Alex pudo sentir las ávidas miradas de aquellos seres clavándose en él, como si pudieran saborear su sangre… Vampiros. Se estremeció. Se movían con una gracia felina, meras pinceladas de piel blanca y ropajes oscuros. El único color de sus fisonomías era el de sus ojos, de un azul hipnótico.

En un gesto automático se frotó el cuello, cubriéndose las marcas de su último encuentro con un vampiro. El Libro de Ra-Dracus hablaba de una insaciable sed de sangre… eso lo sabía por experiencia.

—Por aquí —le dijo Teira, y lo hizo entrar en el edificio más cercano—. Nos esconderemos aquí de momento…

Una música estruendosa resonaba en todas direcciones. Voces y risas se mezclaban con la música mientras la gente hablaba, reía, bailaba. Se internaron en la multitud, intentando pasar desapercibidos. Al fondo descubrieron una mesa vacía.

Alex se dejó caer en el asiento, agotado. La adrenalina que había generado durante la persecución le había ayudado a disimular los efectos del síndrome de abstinencia, pero otra vez habían vuelto a temblarle las manos y a latirle las sienes.

Una mujer se acercó a ellos para dejar dos vasos sobre su mesa.
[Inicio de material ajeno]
--- src/hbp_fifo.sv ---
`timescale 1ns/10ps

module hbp_fifo
#(
  parameter int WIDTH = 32,
  parameter int DEPTH = 32
)
(
  // Clock and reset.
  input  wire logic                       ref_clk,
  input  wire logic                       rst,
  input  wire logic                       flush,
  // Fill side.
  input  wire logic [WIDTH-1:0]           inData,
  input  wire logic                       inValid,
  output logic                            inReady,
  // Drain side.
  output logic [WIDTH-1:0]                outData,
  output logic                            outValid,
  input  wire logic                       outReady,
  // Occupancy.
  output logic [$clog2(DEPTH):0]          level
);

  localparam int AW = $clog2(DEPTH);

  logic [WIDTH-1:0] mem [DEPTH];
  logic [AW-1:0]    wrPtr_q;
  logic [AW-1:0]    rdPtr_q;
  logic [AW:0]      count_q;
  logic             push;
  logic             pop;

  assign inReady  = (count_q != DEPTH[AW:0]);
  assign outValid = (count_q != '0);
  assign push     = inValid && inReady;
  assign pop      = outReady && outValid;
  assign outData  = mem[rdPtr_q];
  assign level    = count_q;

  always_ff @(posedge ref_clk)
  begin
    if (push)
    begin
      mem[wrPtr_q] <= inData;
    end
  end

  always_ff @(posedge ref_clk)
  begin
    if (rst || flush)
    begin
      wrPtr_q <= '0;
      rdPtr_q <= '0;
      count_q <= '0;
    end
    else
    begin
      if (push)
      begin
        wrPtr_q <= wrPtr_q + 1'b1;
      end
      if (pop)
      begin
        rdPtr_q <= rdPtr_q + 1'b1;
      end
      count_q <= count_q + {{AW{1'b0}}, push} - {{AW{1'b0}}, pop};
    end
  end

endmodule // hbp_fifo
--- config.mk ---
export PLATFORM = sky130hd
export DESIGN_NAME = swl_link
export DESIGN_NICKNAME = d
export VERILOG_FILES = /design/src/core/swl_pkg.sv /design/src/core/swl_link.sv
export SDC_FILE = /design/constraint.sdc
export NUM_CORES = 1
export LEC_CHECK = 0
export BUFFER_PORTS_ARGS = -buffer_cell sky130_fd_sc_hd__buf_4
export CORE_UTILIZATION = 50
export DETAILED_ROUTE_END_ITERATION = 6
export PLACE_DENSITY = 0.66
export SLEW_MARGIN = 20
export SYNTH_ARGS = -nofsm -noshare
export SYNTH_HDL_FRONTEND = slang
export SYNTH_SLANG_ARGS = --single-unit
--- constraint.sdc ---
create_clock -name mclk -period 3.71 [get_ports mclk]
set_input_delay 0.742 -clock mclk [delete_from_list [all_inputs] [get_ports mclk]]
set_output_delay 0.742 -clock mclk [all_outputs]
set_load 0.01 [all_outputs]
--- src/vct_top.sv ---
// Voltage code sampling, qualification and reference tracking
`timescale 1ns/1ps
module vct_top
    import vct_pkg::*;
(
    // Clock and reset
    input  wire logic              ref_clk,
    input  wire logic              arst_n,
    // Pins from the processor and board
    input  wire logic [CODE_W-1:0] voltage_code_inputs,
    input  wire logic [MODE_W-1:0] table_mode,
    input  wire logic              enable,
    // Reference and status
    output logic [CODE_W-1:0]      ref_units_q,
    output logic [CODE_W-1:0]      accepted_code_q,
    output logic                   code_accepted_q,
    output logic                   regulating_q,
    output logic                   shutoff_q,
    output logic                   slewing
);

    // ************************************************************
    // Pin synchronisers
    // ************************************************************
    localparam int SW = CODE_W + MODE_W + 1;

    logic [SW-1:0]     meta_q;
    logic [SW-1:0]     sync_q;
    logic [CODE_W-1:0] code_s;
    logic [MODE_W-1:0] mode_s;
    logic              en_s;

    always_ff @(posedge ref_clk or negedge arst_n) begin
        if (!arst_n) begin
            meta_q <= '0;
            sync_q <= '0;
        end else begin
            meta_q <= {enable, table_mode, voltage_code_inputs};
            sync_q <= meta_q;
        end
    end

    assign code_s = sync_q[CODE_W-1:0];
    assign mode_s = sync_q[CODE_W +: MODE_W];
    assign en_s   = sync_q[SW-1];

    // ************************************************************
    // Sampling and step clocks
    // ************************************************************
    logic sample_tick;
    logic slew_tick;

    vct_div #(.DIV(SAMPLE_DIV)) u_sample_div (
        .ref_clk (ref_clk),
        .arst_n  (arst_n),
        .tick    (sample_tick)
    );

    vct_div #(.DIV(SLEW_DIV)) u_slew_div (
        .ref_clk (ref_clk),
        .arst_n  (arst_n),
        .tick    (slew_tick)
    );

    // ************************************************************
    // Run qualification
    // ************************************************************
    vct_code_if cif ();

    assign cif.tick = sample_tick;
    assign cif.code = code_s;

    vct_qual u_qual (
        .ref_clk (ref_clk),
        .arst_n  (arst_n),
        .cif     (cif)
    );

    // Run length settles one cycle after the sampling pulse
    logic sampled_q;

    always_ff @(posedge ref_clk or negedge arst_n) begin
        if (!arst_n) begin
            sampled_q <= 1'b0;
        end else begin
            sampled_q <= sample_tick;
        end
    end

    logic accept_now;
    logic is_off;
    logic off_now;

    assign accept_now = sampled_q && (cif.run_len == ACCEPT_RUN)
                        && (cif.last_code != accepted_code_q);

    always_comb begin
        is_off = 1'b0;
        case (mode_s)
            MODE_8BIT: begin
                is_off = (cif.last_code == OFF8_A)
                      || (cif.last_code == OFF8_B)
                      || (cif.last_code == OFF8_C)
                      || (cif.last_code == OFF8_D);
            end
            MODE_5BIT: begin
                is_off = (cif.last_code[4:0] == OFF5);
            end
            default: begin
                is_off = 1'b0;
            end
        endcase
    end

    // Four samples, not three, so a code passing through an off value
    // during an ordinary transition cannot kill the output
    assign off_now = sampled_q && (cif.run_len == OFF_RUN) && is_off;

    always_ff @(posedge ref_clk or negedge arst_n) begin
        if (!arst_n) begin
            accepted_code_q <= CODE_RESET;
        end else if (accept_now) begin
            accepted_code_q <= cif.last_code;
        end
    end

    always_ff @(posedge ref_clk or negedge arst_n) begin
        if (!arst_n) begin
            code_accepted_q <= 1'b0;
        end else begin
            code_accepted_q <= accept_now;
        end
    end

    // ************************************************************
    // Enable, start-up and shut-off latch
    // ************************************************************
    vct_state_t state_q;
    logic       no_load;

    assign no_load = (mode_s == MODE_5BIT)
                     && (code_s[4:0] == NOLOAD5);

    always_ff @(posedge ref_clk or negedge arst_n) begin
        if (!arst_n) begin
            state_q <= VCT_ST_IDLE;
        end else begin
            case (state_q)
                VCT_ST_IDLE: begin
                    if (en_s && !no_load) begin
                        state_q <= VCT_ST_RUN;
                    end
                end
                VCT_ST_RUN: begin
                    if (!en_s) begin
                        state_q <= VCT_ST_IDLE;
                    end else if (off_now) begin
                        state_q <= VCT_ST_OFF;
                    end
                end
                VCT_ST_OFF: begin
                    if (!en_s) begin
                        state_q <= VCT_ST_IDLE;
                    end
                end
                default: begin
                    state_q <= VCT_ST_IDLE;
                end
            endcase
        end
    end

    assign regulating_q = (state_q == VCT_ST_RUN);
    assign shutoff_q    = (state_q == VCT_ST_OFF);

    // ************************************************************
    // Reference tracking
    // ************************************************************
    logic [CODE_W-1:0] target;

    // Code value maps one to one onto 6.25 mV units; the table
    // voltage translation sits outside this block
    always_comb begin
        case (mode_s)
            MODE_5BIT: target = accepted_code_q & MASK5;
            MODE_6BIT: target = accepted_code_q & MASK6;
            default:   target = accepted_code_q;
        endcase
    end

    assign slewing = regulating_q && (mode_s != MODE_8BIT)
                     && (ref_units_q != target);

    // No step limit in 8-bit mode: a multi-step jump lands in one go
    // and can trip the power stage protection
    always_ff @(posedge ref_clk or negedge arst_n) begin
        if (!arst_n) begin
            ref_units_q <= REF_RESET;
        end else if (!regulating_q) begin
            ref_units_q <= REF_RESET;
        end else if (mode_s == MODE_8BIT) begin
            if (accept_now) begin
                ref_units_q <= cif.last_code;
            end
        end else if (slew_tick && slewing) begin
            if (ref_units_q < target) begin
                ref_units_q <= ref_units_q + REF_STEP;
            end else begin
                ref_units_q <= ref_units_q - REF_STEP;
            end
        end
    end
endmodule : vct_top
Dos pequeños cuernos le brotaban de su frente. Esbozando una radiante sonrisa, les dijo algo en el mismo lenguaje que había utilizado Teira. Alex estaba empezando a familiarizarse con la pronunciación, así que no necesitó un intérprete para descifrar lo que les había dicho la camarera, antes de perderse de nuevo en la multitud:

—Bebeos esto y marchaos, o esta noche será la última de vuestras vidas.
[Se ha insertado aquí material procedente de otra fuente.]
[src/gpio_pkg.sv]
// constants for the parallel i/o port block
package gpio_pkg;

   // ----------------------------------------
   // register bus
   // ----------------------------------------
   localparam int ADDR_W = 6;
   localparam int DATA_W = 8;

   // ----------------------------------------
   // register offsets
   // ----------------------------------------
   localparam logic [5:0] PORT0_LATCH_OFS = 6'h00;
   localparam logic [5:0] PORT1_LATCH_OFS = 6'h01;
   localparam logic [5:0] PORT2_LATCH_OFS = 6'h02;
   localparam logic [5:0] PORT3_LATCH_OFS = 6'h03;
   localparam logic [5:0] PORT4_LATCH_OFS = 6'h04;
   localparam logic [5:0] PORT0_PIN_OFS = 6'h08;
   localparam logic [5:0] PORT2_PIN_OFS = 6'h0A;
   localparam logic [5:0] PORT1_DIR_OFS = 6'h0D;
   localparam logic [5:0] PORT3_DIR_OFS = 6'h0E;
   localparam logic [5:0] PORT4_DIR_OFS = 6'h0F;
   localparam logic [5:0] CONV_CTL1_OFS = 6'h1C;
   localparam logic [5:0] EXT_IRQ_CTL_OFS = 6'h37;

   // ----------------------------------------
   // values after reset
   // ----------------------------------------
   localparam logic [7:0] PORT0_LATCH_RST = 8'hFF;
   localparam logic [7:0] PORT1_LATCH_RST = 8'h00;
   localparam logic [2:0] PORT2_LATCH_RST = 3'h7;
   localparam logic [7:0] PORT3_LATCH_RST = 8'h00;
   localparam logic [7:0] PORT4_LATCH_RST = 8'h00;
   localparam logic [7:0] DIR_RST = 8'h00;
   localparam logic [7:0] CONV_CTL1_RST = 8'h10;
   localparam logic [7:0] EXT_IRQ_CTL_RST = 8'h00;

   // ----------------------------------------
   // field positions
   // ----------------------------------------
   localparam int AIN_DISABLE_BIT = 4;
   localparam int CHAN_SEL_LSB = 0;
   localparam int CHAN_SEL_W = 3;
   localparam int IRQ0_SEL_BIT = 6;
   localparam int PORT2_W = 3;
   localparam logic [7:0] EXT_IRQ_CTL_MASK = 8'hFE;

endpackage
—Hay muchos vampiros aquí —le dijo Teira, mirando a su alrededor—. Más de lo normal.

Una violenta mancha negra, una rápida descarga de electricidad y alguien apareció de pronto detrás de Teira, acariciándole un hombro. Las risas y la música se interrumpieron de golpe y todas las miradas se volvieron hacia ellos.
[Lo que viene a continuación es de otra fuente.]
$ cat config.mk
export PLATFORM = sky130hd
export DESIGN_NAME = swc_sleep_wakeup_control
export DESIGN_NICKNAME = d
export VERILOG_FILES = /design/src/rtl/swc_pkg.sv /design/src/rtl/swc_sleep_wakeup_control.sv
export SDC_FILE = /design/constraint.sdc
export NUM_CORES = 1
export LEC_CHECK = 0
export BUFFER_PORTS_ARGS = -buffer_cell sky130_fd_sc_hd__buf_2
export CAP_MARGIN = 30
export CORE_MARGIN = 2
export CORE_UTILIZATION = 34
export DETAILED_ROUTE_END_ITERATION = 16
export GPL_TIMING_DRIVEN = 0
export SETUP_SLACK_MARGIN = 0.15
export SLEW_MARGIN = 0
export SYNTH_ARGS = -nofsm -noshare
export SYNTH_HDL_FRONTEND = slang
export SYNTH_SLANG_ARGS = --single-unit
$ cat constraint.sdc
create_clock -name core_clk -period 3.4 [get_ports core_clk]
set_clock_uncertainty 0.05 [all_clocks]
set_input_delay 0 -clock core_clk [delete_from_list [all_inputs] [get_ports core_clk]]
set_output_delay 0 -clock core_clk [all_outputs]
set_load 0.02 [all_outputs]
—Hueles bien, mi pequeña dragona —pronunció un vampiro con voz seductora, hipnótica—. Me pregunto a qué sabrás…

Alex tardó unos segundos en traducir las palabras. Cuando lo hizo, lo vio todo rojo. No le importaba lo muy fuertes que pudieran ser aquellos vampiros, ni que pudiera provocar una pelea con su actitud: simplemente no podía tolerar que amenazaran a Teira.

—Vete ahora mismo de aquí. O será tu sangre la que se derrame esta noche.

El vampiro soltó una carcajada de incredulidad.

—Mi sabor es el de la muerte —dijo al fin Teira—. Y ahora déjanos en paz. Nos marcharemos pronto.

—No, ni hablar. No hasta que haya probado tu sangre y la de tu humano.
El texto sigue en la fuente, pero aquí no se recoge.